General information
- Type: Ultralight aircraft and motor glider
- National origin: Germany
- Manufacturer: Logistik-Technik
- Status: In production (2011)

History
- Developed from: LO 120 S

= LTD LO-120S =

German ultralight aircraft

The LTD LO-120 is a German ultralight aircraft, produced by Logistik-Technik, of Baindt and based on the earlier LO 120 S produced by LO-Fluggerrätebau. The aircraft is supplied as a kit for amateur construction or as a complete ready-to-fly-aircraft.

==Design and development==
The LO-120 was designed to comply with the Fédération Aéronautique Internationale microlight rules. It features a cantilever high-wing, a two-seats-in-tandem open cockpit with a small windshield, fixed tricycle landing gear and a single engine in pusher configuration.

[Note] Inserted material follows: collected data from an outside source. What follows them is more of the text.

### src/rtl/seg_scan_if.sv
`default_nettype none
// ============================================================================
// Module  : seg_scan_if
// Brief   : Load/ack handshake and display drive signals for seg_scan_ctrl.
// Revision: 1.0 - initial release
// ============================================================================
interface seg_scan_if;
  logic [15:0] disp_data;
  logic [3:0]  disp_dp;
  logic [3:0]  disp_en;
  logic        load;
  logic        load_ack;
  logic        frame_start;
  logic [7:0]  duan_ma;
  logic [3:0]  wei_ma;

  modport master (
    output disp_data, disp_dp, disp_en, load,
    input  load_ack, frame_start, duan_ma, wei_ma
  );

  modport slave (
    input  disp_data, disp_dp, disp_en, load,
    output load_ack, frame_start, duan_ma, wei_ma
  );
endinterface
`default_nettype wire

### src/rtl/seg_scan_ctrl.sv
`default_nettype none
// ============================================================================
// Module  : seg_scan_ctrl
// Brief   : 4-digit common-anode 7-segment scanner with blanking gaps and
//           frame-aligned load/ack content updates.
// Revision: 1.0 - initial release
// ============================================================================
module seg_scan_ctrl #(
  parameter int SCAN_DIV  = 50000,
  parameter int BLANK_CYC = 500
) (
  input  logic      clk_50M,
  input  logic      rst,
  seg_scan_if.slave bus
);

  localparam int CNT_MAX = (SCAN_DIV > BLANK_CYC) ? SCAN_DIV : BLANK_CYC;
  localparam int CNT_W   = (CNT_MAX > 1) ? $clog2(CNT_MAX) : 1;
  localparam logic [CNT_W-1:0] SHOW_LAST  = CNT_W'(SCAN_DIV - 1);
  localparam logic [CNT_W-1:0] BLANK_LAST = CNT_W'(BLANK_CYC - 1);
  localparam logic [CNT_W-1:0] CNT_ONE    = CNT_W'(1);

  typedef enum logic [0:0] {BLANK = 1'b0, SHOW = 1'b1} state_t;

  state_t           state_q, state_d;
  logic [1:0]       idx_q, idx_d;
  logic [CNT_W-1:0] cnt_q, cnt_d;
  logic             live_q;
  logic [15:0]      data_q, data_d;
  logic [3:0]       dp_q, dp_d;
  logic [3:0]       en_q, en_d;
  logic             ack_q, ack_d;
  logic             fs_q, fs_d;
  logic [7:0]       duan_q, duan_d;
  logic [3:0]       wei_q, wei_d;
  logic [3:0]       nib;
  logic [6:0]       seg;
  logic             boundary;

  always_comb begin
    state_d  = state_q;
    idx_d    = idx_q;
    cnt_d    = cnt_q + CNT_ONE;
    data_d   = data_q;
    dp_d     = dp_q;
    en_d     = en_q;
    ack_d    = 1'b0;
    nib      = 4'h0;
    seg      = 7'h7F;
    wei_d    = 4'hF;
    duan_d   = 8'hFF;
    boundary = (state_q == SHOW) && (idx_q == 2'd3) && (cnt_q == SHOW_LAST);

    // live_q low means the previous edge was in reset: start digit 0 blank fresh
    if (!live_q) begin
      state_d = BLANK;
      idx_d   = 2'd0;
      cnt_d   = '0;
    end else if (state_q == BLANK) begin
      if (cnt_q == BLANK_LAST) begin
        state_d = SHOW;
        cnt_d   = '0;
      end
    end else if (cnt_q == SHOW_LAST) begin
      state_d = BLANK;
      cnt_d   = '0;
      idx_d   = idx_q + 2'd1;
    end

    if (boundary && bus.load) begin
      data_d = bus.disp_data;
      dp_d   = bus.disp_dp;
      en_d   = bus.disp_en;
      ack_d  = 1'b1;
    end

    fs_d = (state_d == BLANK) && (idx_d == 2'd0) && (cnt_d == '0);

    nib = data_d[{idx_d, 2'b00} +: 4];
    case (nib)
      4'h0: seg = 7'h40;
      4'h1: seg = 7'h79;
      4'h2: seg = 7'h24;
      4'h3: seg = 7'h30;
      4'h4: seg = 7'h19;
      4'h5: seg = 7'h12;
      4'h6: seg = 7'h02;
      4'h7: seg = 7'h78;
      4'h8: seg = 7'h00;
      4'h9: seg = 7'h10;
      4'hA: seg = 7'h08;
      4'hB: seg = 7'h03;
      4'hC: seg = 7'h46;
      4'hD: seg = 7'h21;
      4'hE: seg = 7'h06;
      default: seg = 7'h0E;
    endcase

    // Outputs are decoded from next state so they change on the same edge as it
    if (state_d == SHOW) begin
      duan_d = {~dp_d[idx_d], seg};
      if (en_d[idx_d]) begin
        wei_d = ~(4'b0001 << idx_d);
      end
    end
  end

  always_ff @(posedge clk_50M) begin
    if (rst) begin
      state_q <= BLANK;
      idx_q   <= 2'd0;
      cnt_q   <= '0;
      live_q  <= 1'b0;
      data_q  <= 16'h0000;
      dp_q    <= 4'h0;
      en_q    <= 4'h0;
      ack_q   <= 1'b0;
      fs_q    <= 1'b0;
      duan_q  <= 8'hFF;
      wei_q   <= 4'hF;
    end else begin
      state_q <= state_d;
      idx_q   <= idx_d;
      cnt_q   <= cnt_d;
      live_q  <= 1'b1;
      data_q  <= data_d;
      dp_q    <= dp_d;
      en_q    <= en_d;
      ack_q   <= ack_d;
      fs_q    <= fs_d;
      duan_q  <= duan_d;
      wei_q   <= wei_d;
    end
  end

  assign bus.load_ack    = ack_q;
  assign bus.frame_start = fs_q;
  assign bus.duan_ma     = duan_q;
  assign bus.wei_ma      = wei_q;

endmodule
`default_nettype wire
### src/flat_wrapper.sv
// flat-port wrapper written by rule: the top's interface ports become plain ports
module seg_scan_ctrl_flat 
#(
  parameter int SCAN_DIV  = 50000,
  parameter int BLANK_CYC = 500
)
  (clk_50M, rst, bus_disp_data, bus_disp_dp, bus_disp_en, bus_load, bus_load_ack, bus_frame_start, bus_duan_ma, bus_wei_ma);
  seg_scan_if bus_i ();
  input  logic clk_50M;
  input  logic rst;
  input wire logic [$bits(bus_i.disp_data)-1:0] bus_disp_data;
  input wire logic [$bits(bus_i.disp_dp)-1:0] bus_disp_dp;
  input wire logic [$bits(bus_i.disp_en)-1:0] bus_disp_en;
  input wire logic [$bits(bus_i.load)-1:0] bus_load;
  output wire logic [$bits(bus_i.load_ack)-1:0] bus_load_ack;
  output wire logic [$bits(bus_i.frame_start)-1:0] bus_frame_start;
  output wire logic [$bits(bus_i.duan_ma)-1:0] bus_duan_ma;
  output wire logic [$bits(bus_i.wei_ma)-1:0] bus_wei_ma;
  assign bus_i.disp_data = bus_disp_data;
  assign bus_i.disp_dp = bus_disp_dp;
  assign bus_i.disp_en = bus_disp_en;
  assign bus_i.load = bus_load;
  assign bus_load_ack = bus_i.load_ack;
  assign bus_frame_start = bus_i.frame_start;
  assign bus_duan_ma = bus_i.duan_ma;
  assign bus_wei_ma = bus_i.wei_ma;
  seg_scan_ctrl #(.SCAN_DIV(SCAN_DIV), .BLANK_CYC(BLANK_CYC)) u_core (.clk_50M(clk_50M), .rst(rst), .bus(bus_i));
endmodule
### config.mk
export PLATFORM = sky130hd
export DESIGN_NAME = seg_scan_ctrl_flat
export DESIGN_NICKNAME = d
export VERILOG_FILES = /design/src/rtl/seg_scan_if.sv /design/src/rtl/seg_scan_ctrl.sv /design/src/flat_wrapper.sv
export SDC_FILE = /design/constraint.sdc
export NUM_CORES = 1
export LEC_CHECK = 0
export CAP_MARGIN = 15
export CELL_PAD_IN_SITES_DETAIL_PLACEMENT = 0
export CELL_PAD_IN_SITES_GLOBAL_PLACEMENT = 1
export CORE_UTILIZATION = 37
export DETAILED_ROUTE_END_ITERATION = 6
export MAX_ROUTING_LAYER = met4
export PLACE_DENSITY = 0.76
export REMOVE_ABC_BUFFERS = 1
export SETUP_SLACK_MARGIN = 0.05
export SLEW_MARGIN = 30
export SYNTH_ARGS = -nofsm -noshare
export SYNTH_HDL_FRONTEND = slang
export SYNTH_SLANG_ARGS = --single-unit
### constraint.sdc
create_clock -name clk_50M -period 3.2 [get_ports clk_50M]
set_input_delay 0.48 -clock clk_50M [delete_from_list [all_inputs] [get_ports clk_50M]]
set_output_delay 0.48 -clock clk_50M [all_outputs]
set_load 0.02 [all_outputs]
==> reports/metrics.cfg, run 1 <==
[outcome]
status=finished clean

[worst_hold_path]
hold_start=u_core.dp_q[0]$_SDFF_PP0_
hold_end=u_core.dp_q[0]$_SDFF_PP0_
hp-class=flip-flop to flip-flop
whs_path_depth=2

[cells_and_area]
area.sequential_mm2=0.00116
diodes=0
final_util_pct=51.1
drive_gt1_share_pct=18.3
final_nets=416
multi_input_area_mm2=0.00162
finalNonFillerCells=486
syn2layout_area_growth_pct=31.7
fillers=720

[synthesis]
synth_cell_type_count=56
post_synth_mux_area_share_pct=7.70
synth_area_mm2=0.00286
synth-xor-area-share_pct=5.20
synthCells=322
synth_top_cells_by_count=dfxtp_1 (58), nor2_1 (41), nand2_1 (19)
synth_edf_count=0
synth_area_leaders=dfxtp_1 (41%), nor2_1 (5.4%), mux2i_1 (4.5%)
synth_top_family_by_area=simple AND/OR/NAND/NOR gates
synth-adder-area-share_pct=3.06
ys_warn_count=0
synth-simple-area-share_pct=24.4
yosysTopAreaCellShare_pct=40.6
synthMostInstantiatedCell=dfxtp_1
ys_ff_latch=58
ys_seq_area_share_pct=40.6
synth_ff_type=dfxtp_1
synthArstFlopShare_pct=0
synth-compound-area-share_pct=14.9
syn_avg_cell_area_um2=8.89
synth_largest_area_cell=dfxtp_1

[worst_setup_path]
reg2reg_from=u_core.cnt_q[12]$_SDFF_PP0_
r2r_cells=11
slowest_stage=or4_4
critPathRequiredTime_ns=3.43
cp_max_fo=9
arrival_ns=3.25
cp_num_buf_inv=1
path_cells=or4_4 > nor3_4 > nand3_4 > mux2_2 > a222oi_1 > o21a_1 > inv_1 > ha_1 > nand2b_1 > o22ai_1 > o21ai_1
worstSetupPathDepth=11
max_stage_delay_ns=0.53
worst_r2r_endpoint=u_core.bus.duan_ma[0]$_SDFF_PP1_
path_class=flip-flop to flip-flop
crit_path_start_kind=flip-flop
cp_top_family=simple AND/OR/NAND/NOR gates
rrSetupSlack_ns=0.18
endpoint_kind=flip-flop

[drt]
drtIter0Drc=133
wl_per_cell_um=14.7
ant_nets=0
via_per_inst=5.16
drt-pass1-iter-count=4
vias=2509
drc_errors=0
drt-total-wl_mm=7.16

[cts]
cts_made_buffers=9
htree_levels=3
cts_sinks=58
clk_pin_slew_ns=0.07
clockRootBuffer=clkbuf_8
cts_tree=yes
clk_latency_ns=0.34
clockBufferDepth=2

[sta]
fin_worst_skew_ns=0.00992
slew_viol_final=0
rsz0062_at_grt=yes
setup_viol=0
fin_crit_sh_pct=94.3
finalHoldViolations=0
setup_slack_ns=0.184
min_period_ns=3.02
fin_tns_setup_ns=0
worst-slew-pin-transition_ns=0.624
fmax_mhz=332
slew_headroom_pct=58.4

[power]
power.leakage_nw=1.37
power.share.sequential_pct=47.1
p_comb_share_pct=3.8
switchingPower_uw=346
vdd_drop_max_mv=0.193
internal-power_mw=1.20
power_density_mw_per_mm2=409
clockPowerShare_pct=49.1
power_mw=1.54
p_sw_share_pct=22.4

[placed_design]
place_congestion=0.830
port_buffers=40
dp_hpwl_mm=5.27
dp_slack_ns=0.0485
placed_cells=468

[global_routing]
grt_use_total_pct=19.1
grt_pass1_vias=2458
overflow=0
antenna_found_initial=0
grt_max_degree=19
grt_pass1_wl_mm=11.9

[die]
fp.dieH_um=89.9
top_level_ports=41
start_util_pct=38.8
coreArea_mm2=0.00737
rows=31
dieArea_mm2=0.00809
die_w_um=89.9

[flow_run]
max_cap_violations=0

per-stage QoR:
stage                     instance area [µm²]  hold slack [ns]
final                                    3770            0.493
after global routing                     3770            0.541
after CTS                                3710            0.498
after detailed placement                 3490            0.481
after global placement                   3490            0.474
after floorplan                          2780            0.448
layout by cell type, fill, tap and decap left out, types with 4 or more instances in the layout:
cell type and n:
inv_1 8, a22oi_1 7, nand4_1 13, mux2_2 8, o21ai_1 5, nand3_1 13, dfxtp_1 58, mux2i_1 13
o21ai_0 4, nand2_1 17, nand2b_1 5, and2_1 11, o221ai_1 4, ha_1 5, nor2_1 41, a21oi_1 12
xnor2_1 10, nor3_1 7, xor2_1 7, clkbuf_8 9, buf_4 28, clkdlybuf4s50_1 40, and3_1 4
worst register-to-register path: stages (launching register included):
cell and delay (ns):
dfxtp_1 0.35, or4_4 0.53, nor3_4 0.22, nand3_4 0.19, mux2_2 0.32, a222oi_1 0.33
o21a_1 0.22, inv_1 0.11, ha_1 0.27, nand2b_1 0.16, o22ai_1 0.12, o21ai_1 0.08
repair_timing:
| item | in CTS | in global routing |
|---|---|---|
| buffers inserted | 0 | 2 |
| resized for setup | 0 | 15 |
| setup endpoints to repair | 0 | 7 |
| hold buffers | 0 | 0 |
cells by family (layout without fill, tap and decap cells):
logic type / count (synthesis) / after routing
AOI/OAI and AO/OA: 57 / 57
xor gates and xnor gates: 17 / 17
adders and majority gates: 7 / 7
buffers and inverters: 28 / 93
DFF: 58 / 58
muxes: 21 / 21
and+or+nand+nor: 134 / 134
power by group through the flow:
stage / Sequential [mW] / Combinational (mW) / Clock (mW)
final: 0.727 / 0.0587 / 0.757
after global routing: 0.727 / 0.0634 / 0.809
after CTS: 0.727 / 0.0597 / 0.766
after detailed placement: 0.743 / 0.0589 / 0
after global placement: 0.743 / 0.0597 / 0
after floorplan: 0.744 / 0.0117 / 0
worst max path at each step:
stage,from,to,slack [ns]
2_1_floorplan,u_core.cnt_q[10]$_SDFF_PP0_,u_core.bus.duan_ma[3]$_SDFF_PP1_,0.09
3_3_place_gp,u_core.cnt_q[10]$_SDFF_PP0_,u_core.bus.duan_ma[1]$_SDFF_PP1_,0.1
6_report,u_core.cnt_q[12]$_SDFF_PP0_,u_core.bus.duan_ma[0]$_SDFF_PP1_,0.18
3_5_place_dp,bus_load,u_core.bus.duan_ma[0]$_SDFF_PP1_,0.05
5_1_grt,u_core.cnt_q[10]$_SDFF_PP0_,u_core.bus.duan_ma[0]$_SDFF_PP1_,0.03
4_1_cts,u_core.cnt_q[12]$_SDFF_PP0_,u_core.bus.duan_ma[5]$_SDFF_PP1_,0.09
metal layers:
layer  GRT usage (%)  share of wire, %  vias up
met5               -                 0        -
li1                -                 -     1276
met2            30.6                48       65
met1            23.0                46     1156
met3            3.81               4.2       12
met4            9.54               2.0        0
state kept, by name (all words and copies together), names as in the netlist:
signal	flops
u_core.bus.load_ack	1
u_core.cnt_q	16
u_core.bus.duan_ma	8
u_core.data_q	16
u_core.bus.wei_ma	4
u_core.en_q	4
u_core.bus.frame_start	1
u_core.dp_q	4
u_core.live_q	1
u_core.idx_q	2
u_core.state_q	1
layout make-up:
| cell class | count | share of cell area (%) |
|---|---|---|
| multi-input cells | 236 | 43.0 |
| flip-flops and latches | 58 | 30.8 |
| repair buffers | 68 | 16.2 |
| clock buffers | 9 | 3.29 |
| well taps | 99 | 3.29 |
| clock inverters | 7 | 2.49 |
| inverters | 9 | 0.896 |
No activity file was read; power rests on OpenSTA's default activity.
==> run 2: changes to the inputs <==
Settings changed: CAP_MARGIN 15 to default, CORE_MARGIN from default to 1, CORE_UTILIZATION 37 to 44, PLACE_DENSITY 0.76 to 0.85.
Clock period 3.2 ns to 3.5 ns, I/O delays scaled along.
==> reports/metrics.cfg, run 2 (synthesis gave the netlist of run 1 again) <==
[sta]
slew_headroom_pct=54.2  ; -4.2 points
fmax_mhz=313  ; -5.7%
min_period_ns=3.20  ; +0.183 ns
worst-slew-pin-transition_ns=0.687  ; +0.0636 ns
rsz0062_at_grt=no
fin_tns_setup_ns=0  ; unchanged
slew_viol_final=0  ; unchanged
setup_viol=0  ; unchanged
fin_worst_skew_ns=0.0114  ; +0.00151 ns
fin_crit_sh_pct=91.4  ; -2.8 points
finalHoldViolations=0  ; unchanged

[die]
top_level_ports=41  ; unchanged
coreArea_mm2=0.00631  ; -14%
start_util_pct=45.3  ; +6.5 points
die_w_um=82.6  ; -8.1%
rows=29  ; -6.5%
dieArea_mm2=0.00683  ; -16%
fp.dieH_um=82.6  ; -8.1%

[cells_and_area]
area.sequential_mm2=0.00116  ; unchanged
final_common_cell=dfxtp_1
finalNonFillerCells=452  ; -7.0%
syn2layout_area_growth_pct=27.5
drive_gt1_share_pct=14.1  ; -4.2 points
multi_input_area_mm2=0.00160  ; -1.6%
final_cell_mix=dfxtp_1 (58), nor2_1 (41), clkdlybuf4s50_1 (40), nand2_1 (18), buf_4 (16)
fillers=595  ; -17%
final_nets=404  ; -2.9%
diodes=0  ; unchanged

[flow_run]
max_cap_violations=0  ; unchanged

[global_routing]
grt_max_degree=19  ; unchanged
grt-busiest-layer=met2
grt_use_met2_pct=37.1  ; +6.6 points
grtUsageMet1_pct=26.4  ; +3.4 points
grt_pass1_vias=2378  ; -3.3%
grt_pass1_wl_mm=11.1  ; -6.6%
antenna_found_initial=0  ; unchanged
overflow=0  ; unchanged
grt_util_met3_pct=4.51  ; +0.70 points
grt_use_total_pct=22.7  ; +3.6 points

[placed_design]
placed_cells=435  ; -7.1%
dp_hpwl_mm=5.16  ; -2.1%
place_congestion=0.930  ; +12%
port_buffers=40  ; unchanged

[worst_setup_path]
cp_top_family=simple AND/OR/NAND/NOR gates
critPathRequiredTime_ns=3.74  ; +0.31 ns
max_stage_delay_ns=0.59  ; +0.06 ns
slowest_stage=or4_4
crit_path_start_kind=flip-flop
endpoint_kind=flip-flop
arrival_ns=3.44  ; +0.19 ns
cp_num_buf_inv=1  ; unchanged
path_cells=or4_4 > nor3_4 > nand3_2 > mux2_2 > a222oi_1 > o21a_1 > inv_1 > ha_1 > nand2b_1 > o22ai_1 > o21ai_1
worst_r2r_endpoint=u_core.bus.duan_ma[0]$_SDFF_PP1_
cp_max_fo=10  ; +1
r2r_cells=11  ; unchanged
path_class=flip-flop to flip-flop
rrSetupSlack_ns=0.30  ; +0.12 ns
reg2reg_from=u_core.cnt_q[10]$_SDFF_PP0_

[power]
power.leakage_nw=1.34  ; -2.6%
vdd_drop_max_mv=0.270  ; +40%
power_density_mw_per_mm2=404  ; -1.3%

[drt]
drtIter0Drc=90  ; -32%
wl_per_cell_um=15.4  ; +4.8%
drt-total-wl_mm=6.98  ; -2.5%
drc_errors=0  ; unchanged
drt-pass1-iter-count=4  ; unchanged
ant_nets=0  ; unchanged
vias=2517  ; +0.32%
via_per_inst=5.57  ; +7.9%

[cts]
holdBufCountCts=0  ; unchanged
clockBufferDepth=2  ; unchanged
clk_latency_ns=0.34  ; about the same
clk_pin_slew_ns=0.08  ; about the same
cts_made_buffers=9  ; unchanged
cts_tree=yes
htree_levels=3  ; unchanged
clockRootBuffer=clkbuf_8
cts_sinks=58  ; unchanged

[worst_hold_path]
whs_path_depth=2  ; unchanged
hold_end=u_core.dp_q[1]$_SDFF_PP0_
hold_start=u_core.dp_q[1]$_SDFF_PP0_
hp-class=flip-flop to flip-flop

[outcome]
status=finished clean

-- run 2: cell count changes in the layout (fill, tap and decap cells not counted), moves of 2 or more --
cell	change
buf_4	-12
ha_1	+2
ha_2	-2
o21ai_0	+2
-- run 2: worst max path at each step --
stage | from | end | slack [ns] | cells past startpoint
floorplan | u_core.cnt_q[10]$_SDFF_PP0_ | u_core.bus.duan_ma[3]$_SDFF_PP1_ | 0.39 | 8
detailed placement | u_core.cnt_q[10]$_SDFF_PP0_ | u_core.bus.duan_ma[0]$_SDFF_PP1_ | 0.14 | 11
finish | u_core.cnt_q[10]$_SDFF_PP0_ | u_core.bus.duan_ma[0]$_SDFF_PP1_ | 0.30 | 11
global placement | u_core.cnt_q[10]$_SDFF_PP0_ | u_core.bus.duan_ma[5]$_SDFF_PP1_ | 0.18 | 10
CTS | u_core.cnt_q[10]$_SDFF_PP0_ | u_core.bus.duan_ma[0]$_SDFF_PP1_ | 0.12 | 11
global route | u_core.cnt_q[10]$_SDFF_PP0_ | u_core.bus.duan_ma[5]$_SDFF_PP1_ | 0.06 | 10
-- run 2: area by class of cell --
class | instances | share of cell area [%]
repair buffers | 56 | 14.3
clock inverters | 7 | 3.19
inverters | 9 | 0.926
flip-flops and latches | 58 | 31.8
well taps | 77 | 2.64
multi-input cells | 236 | 43.7
clock buffers | 9 | 3.40
-- run 2: metal layers --
layer  up-vias  routed length, µm
met3        10                261
met2        59               3370
met5         -                  0
met4         0                126
met1      1188               3220
li1       1260                  -
-- run 2: per-stage QoR --
stage | total power [mW] | hold slack [ns] | util, % | worst slack [ns] | area, µm²
4_1_cts | 1.49 | 0.501 | 57.4 | 0.117 | 3620
3_3_place_gp | 0.734 | 0.475 | 53.6 | 0.177 | 3380
5_1_grt | 1.52 | 0.519 | 57.8 | 0.0594 | 3650
3_5_place_dp | 0.734 | 0.483 | 53.6 | 0.144 | 3380
6_report | 1.47 | 0.506 | 57.8 | 0.301 | 3650
2_1_floorplan | 0.691 | 0.448 | - | 0.390 | 2780
-- run 2: what timing repair did --
item | CTS | global route
endpoints found under the setup margin | 0 | 6
setup buffers | 0 | 1
resized for setup | 0 | 5
-- run 2: worst min-delay path: stages (launching register included) --
cell,delay [ns]
dfxtp_1,0.31
mux2i_1,0.08
nor2_1,0.09
-- run 2: where the power goes --
group	total (mW)	switching, mW	internal, mW
Sequential	0.665	0.00237	0.662
Clock	0.755	0.283	0.473
Combinational	0.0539	0.0213	0.0325
Total	1.47	0.306	1.17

The aircraft is made from wood, with its flying surfaces covered in doped aircraft fabric. Its 15.5 m span soaring wing has an area of 16 m2 and can be quickly swapped for an alternate, reduced span microlight touring wing that increases cruising speed. The tail is an inverted V-tail mounted to twin booms. The standard engine is the 40 hp Rotax 447 two-stroke powerplant.

Cockpit access is via a sliding fairing.